The Conference Board's new Consumer Confidence Index provides a shot of pre-Canada Day good news

Recession be damned: Consumer confidence comes roaring back in Q2 2020

Despite high unemployment and the mess our neighbours to the south have made of their post-COVID-19 reopening, Canadian consumer confidence has rebounded to approximately two-thirds of its pre-pandemic level according to new data from the Conference Board of Canada.

While the Board’s new Index of Consumer Confidence includes a healthy dose of regional variation, the headline number – a 25 percent increase in consumer confidence from May 1 to June 1 – shows a country looking to the future with considerably more hope than it had in April, when consumer confidence was 40 percent lower than it is today.

Currently sitting at 80 (the baseline of 100 was established in 2014), the Index is a far cry from where it stood in February, when it reached 121. Canadians clearly don’t feel as if they’re out of the woods yet. But with every province posting at least a nine-point month-over-month improvement, it feels safe to say that the country is closer to returning to its normal spending habits.

The Conference Board polled Canadians between June 5 and 14, asking them four questions. The first two, related to personal finances, showed lingering anxiety among those surveyed. When asked if their finances are better or worse than they were six months ago, 11.3 percent said they were better, while 30.8 percent said they were worse. Those numbers were little changed from May, when they came in at 11.15 percent and 32.91 percent, respectively.

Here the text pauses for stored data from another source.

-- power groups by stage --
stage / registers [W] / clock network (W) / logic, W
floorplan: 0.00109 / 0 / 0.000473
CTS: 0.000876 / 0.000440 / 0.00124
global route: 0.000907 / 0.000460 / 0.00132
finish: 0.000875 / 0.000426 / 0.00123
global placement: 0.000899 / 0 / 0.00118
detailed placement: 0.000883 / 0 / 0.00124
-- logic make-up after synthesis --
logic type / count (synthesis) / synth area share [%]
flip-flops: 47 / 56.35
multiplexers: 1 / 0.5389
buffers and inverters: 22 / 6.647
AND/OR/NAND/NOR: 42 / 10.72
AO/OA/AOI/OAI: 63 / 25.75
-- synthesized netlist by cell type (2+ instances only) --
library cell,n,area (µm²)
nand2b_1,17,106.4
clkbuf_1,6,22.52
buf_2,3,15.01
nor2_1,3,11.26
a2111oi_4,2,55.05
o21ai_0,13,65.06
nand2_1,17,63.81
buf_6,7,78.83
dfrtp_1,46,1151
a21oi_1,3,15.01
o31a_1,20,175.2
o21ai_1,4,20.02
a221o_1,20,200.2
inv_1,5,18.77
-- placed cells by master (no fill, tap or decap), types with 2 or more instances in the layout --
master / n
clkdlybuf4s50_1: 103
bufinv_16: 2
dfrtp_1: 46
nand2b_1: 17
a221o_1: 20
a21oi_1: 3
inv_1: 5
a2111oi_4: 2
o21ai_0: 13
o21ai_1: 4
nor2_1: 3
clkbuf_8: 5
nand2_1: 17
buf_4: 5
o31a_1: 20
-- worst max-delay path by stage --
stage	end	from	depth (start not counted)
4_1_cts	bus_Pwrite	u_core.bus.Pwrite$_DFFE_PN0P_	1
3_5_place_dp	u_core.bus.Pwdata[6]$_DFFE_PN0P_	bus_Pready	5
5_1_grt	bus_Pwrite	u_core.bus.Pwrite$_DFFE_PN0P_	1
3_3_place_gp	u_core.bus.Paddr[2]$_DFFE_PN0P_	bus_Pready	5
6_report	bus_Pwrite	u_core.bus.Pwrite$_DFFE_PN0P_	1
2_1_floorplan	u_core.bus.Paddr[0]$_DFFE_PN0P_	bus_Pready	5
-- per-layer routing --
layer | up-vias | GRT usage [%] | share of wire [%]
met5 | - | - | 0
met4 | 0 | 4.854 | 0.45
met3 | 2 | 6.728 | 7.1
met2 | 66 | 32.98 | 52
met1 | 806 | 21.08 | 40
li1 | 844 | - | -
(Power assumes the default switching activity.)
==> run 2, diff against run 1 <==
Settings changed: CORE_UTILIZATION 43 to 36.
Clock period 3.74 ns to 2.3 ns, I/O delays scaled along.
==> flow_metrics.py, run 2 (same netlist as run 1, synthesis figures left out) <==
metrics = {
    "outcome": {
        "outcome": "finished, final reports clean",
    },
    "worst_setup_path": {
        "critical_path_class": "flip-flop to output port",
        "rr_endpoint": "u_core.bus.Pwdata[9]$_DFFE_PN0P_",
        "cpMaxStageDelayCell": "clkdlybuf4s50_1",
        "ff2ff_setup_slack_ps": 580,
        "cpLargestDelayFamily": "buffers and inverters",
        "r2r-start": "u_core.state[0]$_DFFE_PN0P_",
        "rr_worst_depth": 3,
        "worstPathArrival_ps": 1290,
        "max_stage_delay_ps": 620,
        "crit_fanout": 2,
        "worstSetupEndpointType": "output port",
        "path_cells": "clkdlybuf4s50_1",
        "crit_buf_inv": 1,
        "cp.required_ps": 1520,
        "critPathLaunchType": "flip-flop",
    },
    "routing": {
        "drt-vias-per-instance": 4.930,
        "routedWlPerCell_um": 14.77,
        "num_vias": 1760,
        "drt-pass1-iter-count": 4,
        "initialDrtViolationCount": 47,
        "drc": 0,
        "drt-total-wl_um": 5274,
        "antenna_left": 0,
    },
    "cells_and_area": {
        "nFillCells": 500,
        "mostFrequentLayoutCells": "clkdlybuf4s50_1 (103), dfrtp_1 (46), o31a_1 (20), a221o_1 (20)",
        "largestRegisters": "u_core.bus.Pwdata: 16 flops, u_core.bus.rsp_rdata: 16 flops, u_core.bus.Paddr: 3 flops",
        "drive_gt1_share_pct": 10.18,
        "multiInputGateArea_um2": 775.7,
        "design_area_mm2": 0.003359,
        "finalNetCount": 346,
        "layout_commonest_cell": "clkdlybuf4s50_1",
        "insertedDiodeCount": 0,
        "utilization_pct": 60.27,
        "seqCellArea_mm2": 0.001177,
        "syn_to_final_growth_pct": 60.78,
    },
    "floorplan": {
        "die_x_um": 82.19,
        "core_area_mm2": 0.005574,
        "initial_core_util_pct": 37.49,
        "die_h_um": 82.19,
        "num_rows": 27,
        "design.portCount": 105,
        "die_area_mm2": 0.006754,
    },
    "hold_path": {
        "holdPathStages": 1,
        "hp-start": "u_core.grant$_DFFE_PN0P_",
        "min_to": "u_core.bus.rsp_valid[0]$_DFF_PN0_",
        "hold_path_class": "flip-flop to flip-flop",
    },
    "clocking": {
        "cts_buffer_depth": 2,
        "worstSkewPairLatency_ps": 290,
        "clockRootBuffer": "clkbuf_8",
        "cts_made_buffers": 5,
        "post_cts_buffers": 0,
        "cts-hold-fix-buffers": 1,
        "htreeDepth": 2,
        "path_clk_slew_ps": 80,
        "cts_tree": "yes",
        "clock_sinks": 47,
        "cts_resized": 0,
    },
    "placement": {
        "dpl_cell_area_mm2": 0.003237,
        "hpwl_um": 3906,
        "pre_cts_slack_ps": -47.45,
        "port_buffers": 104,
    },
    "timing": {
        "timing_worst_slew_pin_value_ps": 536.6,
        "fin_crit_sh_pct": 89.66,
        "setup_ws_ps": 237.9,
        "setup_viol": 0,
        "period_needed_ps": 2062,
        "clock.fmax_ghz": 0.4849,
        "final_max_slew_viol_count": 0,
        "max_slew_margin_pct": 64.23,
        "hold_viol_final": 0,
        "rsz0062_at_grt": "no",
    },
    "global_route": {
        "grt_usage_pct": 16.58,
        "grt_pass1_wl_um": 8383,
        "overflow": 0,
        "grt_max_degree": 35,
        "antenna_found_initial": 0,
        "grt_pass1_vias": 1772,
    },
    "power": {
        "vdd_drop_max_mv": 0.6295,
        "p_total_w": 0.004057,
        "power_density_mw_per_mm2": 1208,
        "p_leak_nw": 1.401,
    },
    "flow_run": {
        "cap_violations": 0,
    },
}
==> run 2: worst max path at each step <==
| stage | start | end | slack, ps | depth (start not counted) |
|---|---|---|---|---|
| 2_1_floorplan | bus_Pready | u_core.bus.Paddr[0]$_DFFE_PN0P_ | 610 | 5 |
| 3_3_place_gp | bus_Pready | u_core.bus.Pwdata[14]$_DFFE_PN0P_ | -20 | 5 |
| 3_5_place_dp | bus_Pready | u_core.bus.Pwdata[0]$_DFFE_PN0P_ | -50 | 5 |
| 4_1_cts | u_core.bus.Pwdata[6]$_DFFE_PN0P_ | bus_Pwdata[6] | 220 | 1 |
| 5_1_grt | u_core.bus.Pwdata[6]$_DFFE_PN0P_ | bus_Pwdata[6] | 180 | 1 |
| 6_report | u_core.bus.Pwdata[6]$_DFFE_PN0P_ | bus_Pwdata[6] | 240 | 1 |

Things started looking sunnier when Canadians were asked about where they expect their finances to be in six months. Just under 17 percent said they expect their finances to be better, up from 15.5 percent in May. The number of respondents who said they expect their finances to worsen fell to 18.2 percent, down from May’s 23.2 percent and much lower than the 36 percent seen in April.

Attitudes around employment are improving as well. When asked whether they expect more or fewer jobs in their areas in the next six months, 18.7 percent of Canadians said they expect more, with 43.5 percent expecting fewer. Those numbers are markedly improved from May, when 14.6 percent expected an improvement in the employment environment and over 52 percent expected further deterioration.

Now for the potentially good news for mortgage pros: when asked if now is a good or bad time to make a major purchase, 20.4 percent said now is a good time, versus 57.5 who said it is not. In May, fewer than 15 percent said it was a good time to make a major purchase, while an ugly 69 percent said it was a bad time.

Sentiment can be a powerful thing – just look at the stock market – but consumer confidence is awfully subjective. Anthony Venuto of InTouch Mortgage Solutions says each person’s confidence is dictated by a number of factors, from what headlines they read to whether or not they have parents willing and able to assist them with a major purchase.

“I always have a concern with who they’re polling,” he says. “Are they people who have been approved, people who haven’t been approved, people who are thinking of buying?”

In an ironic twist, Venuto says some of his clients who have been approved for higher amounts are actually choosing to spend less.

“They’re saying, ‘Instead of stretching myself to over a million, maybe I’ll scale back a little bit just to keep my payments a little more manageable – just in case something like [the COVID-19 shutdown of the economy] happens again,” he says.

Circa July 2020, that combination of buying power and scepticism is likely as accurate a summation of the prospective Canadian homebuyer as any available.